Though the engineers milled their prototype thermoplastic lens on a precision cutting machine, the same lens could be manufactured less expensively through traditional molding techniques.
The prototype lens, which is about the size of a fingernail, looks at first glance like a gem cut for a ring, with a flat top surrounded by eight facets. But while gemstones are cut for symmetry, this lens is not symmetric. The sizes and angles of the facets vary in minute ways that are hard to see with the naked eye.
The lens is a “freeform lens,” a type of freeform optics. No matter what direction one looks at the lens, one sees a different shape. Freeform optics have been in use for more than a decade. But researchers were able to write a computer program to design a freeform lens capable of imaging microscopic objects. They used a commercially available milling tool with a diamond blade to cut the shape from a piece of the common thermoplastic material polymethyl methacrylate, a transparent plastic that is sometimes called acrylic glass. The machine shaved bits of plastic from the lens in increments of 10 nanometers, or 10 billionths of a meter — a distance about 5,000 times smaller than the diameter of a human hair.
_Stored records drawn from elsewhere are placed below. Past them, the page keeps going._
<file path="src/design/revoker_pkg.sv">
// Revoker shared types: bus and sweep vector types plus register word indices
package revoker_pkg;

  // ====================
  // Vector types
  // ====================
  typedef logic [31:0] addr_t;
  typedef logic [31:0] data_t;
  // Word index taken from address bits 7:2
  typedef logic [5:0]  reg_idx_t;
  typedef logic [30:0] epoch_t;
  typedef logic [7:0]  dbg_byte_t;
  // Sized for the deepest supported FIFO (16 entries)
  typedef logic [4:0]  fifo_level_t;

  // ====================
  // Register map
  // ====================
  localparam reg_idx_t REG_START     = 6'h00;
  localparam reg_idx_t REG_END       = 6'h01;
  localparam reg_idx_t REG_GO        = 6'h02;
  localparam reg_idx_t REG_STATUS    = 6'h03;
  localparam reg_idx_t REG_INTR_STAT = 6'h04;
  localparam reg_idx_t REG_INTR_EN   = 6'h05;
  localparam reg_idx_t REG_DBG_DATA  = 6'h10;
  localparam reg_idx_t REG_DBG_STAT  = 6'h11;

  // Returned on reads of the go register
  localparam data_t REG_ID_VALUE = 32'h5500_0000;

endpackage

</file>
<file path="src/design/sweep_ctrl_if.sv">
// Sweep control bundle: range and go from registers, busy back from the sweeper
`timescale 1ns/1ps

interface sweep_ctrl_if;
  revoker_pkg::addr_t start_addr;
  revoker_pkg::addr_t end_addr;
  // One-cycle pulse, honoured only while busy is low
  logic               go;
  logic               busy;

  // Register side
  modport ctrl (output start_addr, output end_addr, output go, input busy);

  // Sweeper side
  modport eng (input start_addr, input end_addr, input go, output busy);

endinterface

</file>
<file path="src/design/dbg_fifo_if.sv">
// Debug FIFO access bundle between the register window and the byte store
`timescale 1ns/1ps

interface dbg_fifo_if;
  logic                     push;
  logic                     pop;
  revoker_pkg::dbg_byte_t   wdata;
  // Head byte, valid without a pop
  revoker_pkg::dbg_byte_t   rdata;
  logic                     empty;
  logic                     full;
  revoker_pkg::fifo_level_t level;

  modport host (output push, output pop, output wdata,
                input rdata, input empty, input full, input level);

  modport store (input push, input pop, input wdata,
                 output rdata, output empty, output full, output level);

endinterface

</file>
<file path="src/design/revoker_mmreg.sv">
// Revoker register block: sweep range, go, epoch, interrupt and debug FIFO window
`timescale 1ns/1ps

module revoker_mmreg (
  input  logic               clk_i,
  input  logic               rstn_i,
  input  logic               reg_en_i,
  input  logic               reg_we_i,
  input  revoker_pkg::addr_t reg_addr_i,
  input  revoker_pkg::data_t reg_wdata_i,
  output revoker_pkg::data_t reg_rdata_o,
  output logic               reg_ready_o,
  output logic               intr_o,
  sweep_ctrl_if.ctrl         sweep,
  dbg_fifo_if.host           dbg
);

  // ====================
  // Decode
  // ====================
  revoker_pkg::reg_idx_t idx;
  logic                  wr_op;
  logic                  rd_op;

  revoker_pkg::addr_t    start_q;
  revoker_pkg::addr_t    end_q;
  logic                  go_q;
  logic                  busy_q;
  logic                  sweep_done;
  revoker_pkg::epoch_t   epoch_q;
  logic                  intr_stat_q;
  logic                  intr_en_q;

  assign idx   = reg_addr_i[7:2];
  assign wr_op = reg_en_i & reg_we_i;
  assign rd_op = reg_en_i & ~reg_we_i;

  // No error responses, every access completes at once
  assign reg_ready_o = 1'b1;

  assign sweep.start_addr = start_q;
  assign sweep.end_addr   = end_q;
  assign sweep.go         = go_q;

  // Falling edge of busy marks a completed sweep
  assign sweep_done = busy_q & ~sweep.busy;

  assign intr_o = intr_stat_q & intr_en_q;

  // FIFO window accesses
  assign dbg.push  = wr_op && (idx == revoker_pkg::REG_DBG_DATA);
  assign dbg.pop   = rd_op && (idx == revoker_pkg::REG_DBG_DATA);
  assign dbg.wdata = reg_wdata_i[7:0];

  // ====================
  // Write side
  // ====================
  always_ff @(posedge clk_i or negedge rstn_i) begin
    if (!rstn_i) begin
      start_q     <= '0;
      end_q       <= '0;
      go_q        <= 1'b0;
      busy_q      <= 1'b0;
      epoch_q     <= '0;
      intr_stat_q <= 1'b0;
      intr_en_q   <= 1'b0;
    end else begin
      if (wr_op) begin
        case (idx)
          revoker_pkg::REG_START:   start_q   <= reg_wdata_i;
          revoker_pkg::REG_END:     end_q     <= reg_wdata_i;
          revoker_pkg::REG_INTR_EN: intr_en_q <= reg_wdata_i[0];
          default: ;
        endcase
      end

      // Go is a single-cycle pulse after the write
      go_q   <= wr_op && (idx == revoker_pkg::REG_GO);
      busy_q <= sweep.busy;

      if (sweep_done) begin
        epoch_q <= epoch_q + 1'b1;
      end

      // Set on sweep end, auto clear when enabled, write clears when polled
      if (sweep_done) begin
        intr_stat_q <= 1'b1;
      end else if (intr_en_q || (wr_op && (idx == revoker_pkg::REG_INTR_STAT))) begin
        intr_stat_q <= 1'b0;
      end
    end
  end

  // ====================
  // Read side
  // ====================
  always_ff @(posedge clk_i or negedge rstn_i) begin
    if (!rstn_i) begin
      reg_rdata_o <= '0;
    end else if (rd_op) begin
      case (idx)
        revoker_pkg::REG_START:     reg_rdata_o <= start_q;
        revoker_pkg::REG_END:       reg_rdata_o <= end_q;
        revoker_pkg::REG_GO:        reg_rdata_o <= revoker_pkg::REG_ID_VALUE;
        revoker_pkg::REG_STATUS:    reg_rdata_o <= {epoch_q, sweep.busy};
        // Polled status only visible with interrupts off
        revoker_pkg::REG_INTR_STAT: reg_rdata_o <= {31'h0, ~intr_en_q & intr_stat_q};
        revoker_pkg::REG_INTR_EN:   reg_rdata_o <= {31'h0, intr_en_q};
        revoker_pkg::REG_DBG_DATA:  reg_rdata_o <= {23'h0, dbg.empty, dbg.rdata};
        revoker_pkg::REG_DBG_STAT:  reg_rdata_o <= {22'h0, dbg.full, dbg.empty, 3'h0, dbg.level};
        default:                    reg_rdata_o <= '0;
      endcase
    end
  end

endmodule

</file>
<file path="src/design/dbg_fifo.sv">
// Debug printf FIFO: byte store with extended pointers and fill level
`timescale 1ns/1ps

module dbg_fifo #(
  parameter int unsigned FIFO_DEPTH_LOG2 = 4
) (
  input  logic      clk_i,
  input  logic      rstn_i,
  dbg_fifo_if.store fifo
);

  localparam int unsigned DEPTH = 1 << FIFO_DEPTH_LOG2;

  // One extra bit tells full apart from empty
  logic [FIFO_DEPTH_LOG2:0]   wr_ptr_q;
  logic [FIFO_DEPTH_LOG2:0]   rd_ptr_q;
  logic [FIFO_DEPTH_LOG2:0]   fill;
  logic                       do_push;
  logic                       do_pop;
  revoker_pkg::dbg_byte_t     mem [DEPTH];

  assign fill = wr_ptr_q - rd_ptr_q;

  assign fifo.level = revoker_pkg::fifo_level_t'(fill);
  assign fifo.empty = (fill == '0);
  // Level never exceeds DEPTH, so its top bit alone means full
  assign fifo.full  = fill[FIFO_DEPTH_LOG2];

  // Drop pushes when full, ignore pops when empty
  assign do_push = fifo.push & ~fifo.full;
  assign do_pop  = fifo.pop & ~fifo.empty;

  // Head byte reads as zero while nothing is stored
  assign fifo.rdata = fifo.empty ? '0 : mem[rd_ptr_q[FIFO_DEPTH_LOG2-1:0]];

  always_ff @(posedge clk_i or negedge rstn_i) begin
    if (!rstn_i) begin
      wr_ptr_q <= '0;
      rd_ptr_q <= '0;
    end else begin
      if (do_push) begin
        wr_ptr_q <= wr_ptr_q + 1'b1;
      end
      if (do_pop) begin
        rd_ptr_q <= rd_ptr_q + 1'b1;
      end
    end
  end

  // Storage array
  always_ff @(posedge clk_i) begin
    if (do_push) begin
      mem[wr_ptr_q[FIFO_DEPTH_LOG2-1:0]] <= fifo.wdata;
    end
  end

endmodule

</file>
<file path="src/design/revoke_sweeper.sv">
// Revocation sweeper: walks granule addresses over a range and emits scan strobes
`timescale 1ns/1ps

module revoke_sweeper #(
  parameter int unsigned GRANULE_BYTES = 8
) (
  input  logic               clk_i,
  input  logic               rstn_i,
  input  logic               scan_hold_i,
  output revoker_pkg::addr_t scan_addr_o,
  output logic               scan_strobe_o,
  sweep_ctrl_if.eng          ctrl
);

  typedef enum logic [1:0] {IDLE, SCAN, FINISH} state_t;

  localparam revoker_pkg::addr_t ALIGN_MASK = ~revoker_pkg::addr_t'(GRANULE_BYTES - 1);

  state_t             state_q;
  state_t             state_d;
  revoker_pkg::addr_t cur_addr_q;
  revoker_pkg::addr_t cur_addr_d;
  revoker_pkg::addr_t end_addr_q;
  revoker_pkg::addr_t end_addr_d;
  revoker_pkg::addr_t start_aligned;
  logic [32:0]        next_addr;
  logic               last_step;

  assign start_aligned = ctrl.start_addr & ALIGN_MASK;

  // Carry bit catches a step that wraps past the top of memory
  assign next_addr = {1'b0, cur_addr_q} + 33'(GRANULE_BYTES);
  assign last_step = next_addr > {1'b0, end_addr_q};

  // ====================
  // Next state
  // ====================
  always_comb begin
    state_d    = state_q;
    cur_addr_d = cur_addr_q;
    end_addr_d = end_addr_q;
    case (state_q)
      IDLE: begin
        if (ctrl.go) begin
          cur_addr_d = start_aligned;
          end_addr_d = ctrl.end_addr;
          // Empty range still shows busy for one cycle
          state_d    = (start_aligned > ctrl.end_addr) ? FINISH : SCAN;
        end
      end
      SCAN: begin
        if (!scan_hold_i) begin
          if (last_step) begin
            state_d = IDLE;
          end else begin
            cur_addr_d = next_addr[31:0];
          end
        end
      end
      FINISH:  state_d = IDLE;
      default: state_d = IDLE;
    endcase
  end

  always_ff @(posedge clk_i or negedge rstn_i) begin
    if (!rstn_i) begin
      state_q    <= IDLE;
      cur_addr_q <= '0;
      end_addr_q <= '0;
    end else begin
      state_q    <= state_d;
      cur_addr_q <= cur_addr_d;
      end_addr_q <= end_addr_d;
    end
  end

  // Outputs
  assign ctrl.busy     = (state_q != IDLE);
  assign scan_strobe_o = (state_q == SCAN) & ~scan_hold_i;
  assign scan_addr_o   = cur_addr_q;

endmodule

</file>
<file path="src/design/revoker_top.sv">
// Revoker subsystem top: register block, sweeper engine and debug FIFO
`timescale 1ns/1ps

module revoker_top #(
  parameter int unsigned GRANULE_BYTES   = 8,
  parameter int unsigned FIFO_DEPTH_LOG2 = 4
) (
  input  logic               clk_i,
  input  logic               rstn_i,
  // Register bus
  input  logic               reg_en_i,
  input  logic               reg_we_i,
  input  revoker_pkg::addr_t reg_addr_i,
  input  revoker_pkg::data_t reg_wdata_i,
  output revoker_pkg::data_t reg_rdata_o,
  output logic               reg_ready_o,
  // Scan port
  input  logic               scan_hold_i,
  output revoker_pkg::addr_t scan_addr_o,
  output logic               scan_strobe_o,
  output logic               intr_o
);

  sweep_ctrl_if sweep_ctrl_bus ();
  dbg_fifo_if   dbg_bus ();

  revoker_mmreg revoker_mmreg_inst (
    .clk_i       (clk_i),
    .rstn_i      (rstn_i),
    .reg_en_i    (reg_en_i),
    .reg_we_i    (reg_we_i),
    .reg_addr_i  (reg_addr_i),
    .reg_wdata_i (reg_wdata_i),
    .reg_rdata_o (reg_rdata_o),
    .reg_ready_o (reg_ready_o),
    .intr_o      (intr_o),
    .sweep       (sweep_ctrl_bus.ctrl),
    .dbg         (dbg_bus.host)
  );

  dbg_fifo #(
    .FIFO_DEPTH_LOG2 (FIFO_DEPTH_LOG2)
  ) dbg_fifo_inst (
    .clk_i  (clk_i),
    .rstn_i (rstn_i),
    .fifo   (dbg_bus.store)
  );

  revoke_sweeper #(
    .GRANULE_BYTES (GRANULE_BYTES)
  ) revoke_sweeper_inst (
    .clk_i         (clk_i),
    .rstn_i        (rstn_i),
    .scan_hold_i   (scan_hold_i),
    .scan_addr_o   (scan_addr_o),
    .scan_strobe_o (scan_strobe_o),
    .ctrl          (sweep_ctrl_bus.eng)
  );

endmodule

</file>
The final lens resembled a rhinestone, with a faceted top and a wide, flat bottom. They installed the lens on a microscope with a camera looking down through the faceted side, and centered tiny objects beneath the flat side.
The lens allows scientists to see the real shape of micro-samples rather than just a two-dimensional projection. Each facet captured an image of the objects from a different angle, which can be combined on a computer into a 3D image. The engineers successfully recorded 3D images of the tip of a ballpoint pen — which has a diameter of about 1 millimeter — and a mini drill bit with a diameter of 0.2 millimeters.
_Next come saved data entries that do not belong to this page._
$ cat src/rtl/ramio_pkg.sv
//------------------------------------------------
// ramio package
// access sizes, address map and the structs that
// flow between the load/store port stages
//------------------------------------------------
package ramio_pkg;

  // access width of a load or store
  typedef enum logic [1:0] {
    SIZE_NONE = 2'd0,
    SIZE_BYTE = 2'd1,
    SIZE_HALF = 2'd2,
    SIZE_WORD = 2'd3
  } access_size_t;

  // where a decoded request is served
  typedef enum logic [1:0] {
    TGT_RAM      = 2'd0,
    TGT_LED      = 2'd1,
    TGT_UART_OUT = 2'd2,
    TGT_NONE     = 2'd3
  } target_t;

  // ------------------------------------------------
  // i/o map, word addresses at the top of the space
  // ------------------------------------------------
  // led nibble, 0 is led on
  localparam logic [31:0] ADDR_LED      = 32'hffff_fffc;
  // uart out, reads all ones when idle
  localparam logic [31:0] ADDR_UART_OUT = 32'hffff_fff8;

  // request from the processor
  typedef struct packed {
    access_size_t read_size;
    logic         read_signed;
    access_size_t write_size;
    logic [31:0]  address;
    logic [31:0]  data;
  } mem_req_t;

  // decode to execute
  typedef struct packed {
    target_t      target;
    logic         is_read;
    logic         is_write;
    logic [29:0]  word_index;
    logic [3:0]   lane_en;
    logic [31:0]  wdata;
    access_size_t read_size;
    logic         read_signed;
    logic [1:0]   byte_offset;
    logic         err;
  } mem_op_t;

  // execute to result
  typedef struct packed {
    logic [31:0]  raw;
    access_size_t read_size;
    logic         read_signed;
    logic [1:0]   byte_offset;
    logic         is_read;
    logic         err;
  } exec_res_t;

  // response to the processor
  typedef struct packed {
    logic [31:0] data;
    logic        err;
  } mem_rsp_t;

endpackage
File: src/rtl/ramio_pkg.sv
//------------------------------------------------
// ramio package
// access sizes, address map and the structs that
// flow between the load/store port stages
//------------------------------------------------
package ramio_pkg;

  // access width of a load or store
  typedef enum logic [1:0] {
    SIZE_NONE = 2'd0,
    SIZE_BYTE = 2'd1,
    SIZE_HALF = 2'd2,
    SIZE_WORD = 2'd3
  } access_size_t;

  // where a decoded request is served
  typedef enum logic [1:0] {
    TGT_RAM      = 2'd0,
    TGT_LED      = 2'd1,
    TGT_UART_OUT = 2'd2,
    TGT_NONE     = 2'd3
  } target_t;

  // ------------------------------------------------
  // i/o map, word addresses at the top of the space
  // ------------------------------------------------
  // led nibble, 0 is led on
  localparam logic [31:0] ADDR_LED      = 32'hffff_fffc;
  // uart out, reads all ones when idle
  localparam logic [31:0] ADDR_UART_OUT = 32'hffff_fff8;

  // request from the processor
  typedef struct packed {
    access_size_t read_size;
    logic         read_signed;
    access_size_t write_size;
    logic [31:0]  address;
    logic [31:0]  data;
  } mem_req_t;

  // decode to execute
  typedef struct packed {
    target_t      target;
    logic         is_read;
    logic         is_write;
    logic [29:0]  word_index;
    logic [3:0]   lane_en;
    logic [31:0]  wdata;
    access_size_t read_size;
    logic         read_signed;
    logic [1:0]   byte_offset;
    logic         err;
  } mem_op_t;

  // execute to result
  typedef struct packed {
    logic [31:0]  raw;
    access_size_t read_size;
    logic         read_signed;
    logic [1:0]   byte_offset;
    logic         is_read;
    logic         err;
  } exec_res_t;

  // response to the processor
  typedef struct packed {
    logic [31:0] data;
    logic        err;
  } mem_rsp_t;

endpackage
$ cat src/logic/cpu_addr_decode.sv
module cpu_addr_decode (
    input  nes_bus_pkg::addr_t    acc_addr,
    output nes_bus_pkg::region_t  region,
    output nes_bus_pkg::ppu_sel_t ppu_sel
);

    import nes_bus_pkg::*;

    logic ram_mirror;
    logic ppu_mirror;
    logic dma_hit;
    logic ctlr_hit;

    // 0x0000-0x1FFF
    assign ram_mirror = (acc_addr[15:13] == 3'b000);
    // 0x2000-0x3FFF
    assign ppu_mirror = (acc_addr[15:13] == 3'b001);
    assign dma_hit    = (acc_addr == oam_dma_addr);
    assign ctlr_hit   = (acc_addr == ctlr_port1_addr) || (acc_addr == ctlr_port2_addr);

    always_comb begin
        region  = region_none;
        // Register index repeats every 8 bytes
        ppu_sel = ppu_sel_t'({1'b0, acc_addr[2:0]});
        if (ram_mirror) begin
            region = region_ram;
        end else if (ppu_mirror) begin
            region = region_ppu;
        end else if (dma_hit) begin
            region  = region_ppu;
            ppu_sel = oam_dma;
        end else if (ctlr_hit) begin
            region = region_ctlr;
        end
    end

endmodule : cpu_addr_decode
In the future, this technology could be useful for manufacturers, including the medical testing industry, which is working to shrink devices that analyze fluid samples. Cutting tiny reservoirs and channels in plastic requires a clear view, and the depths must be carved with precision. Computer-controlled machines, rather than humans, do the carving. The new lens could be placed in front of equipment that is already in use. It could also simplify the design of future machine vision equipment, since multiple lenses or moving cameras would no longer be necessary.
Other devices could use the tiny lens, and the researchers have since produced a grid-shaped array of lenses made to fit an optical sensor. Another dome-shaped lens is actually made of more than 1,000 tiny lenses, similar in appearance to an insect’s eye.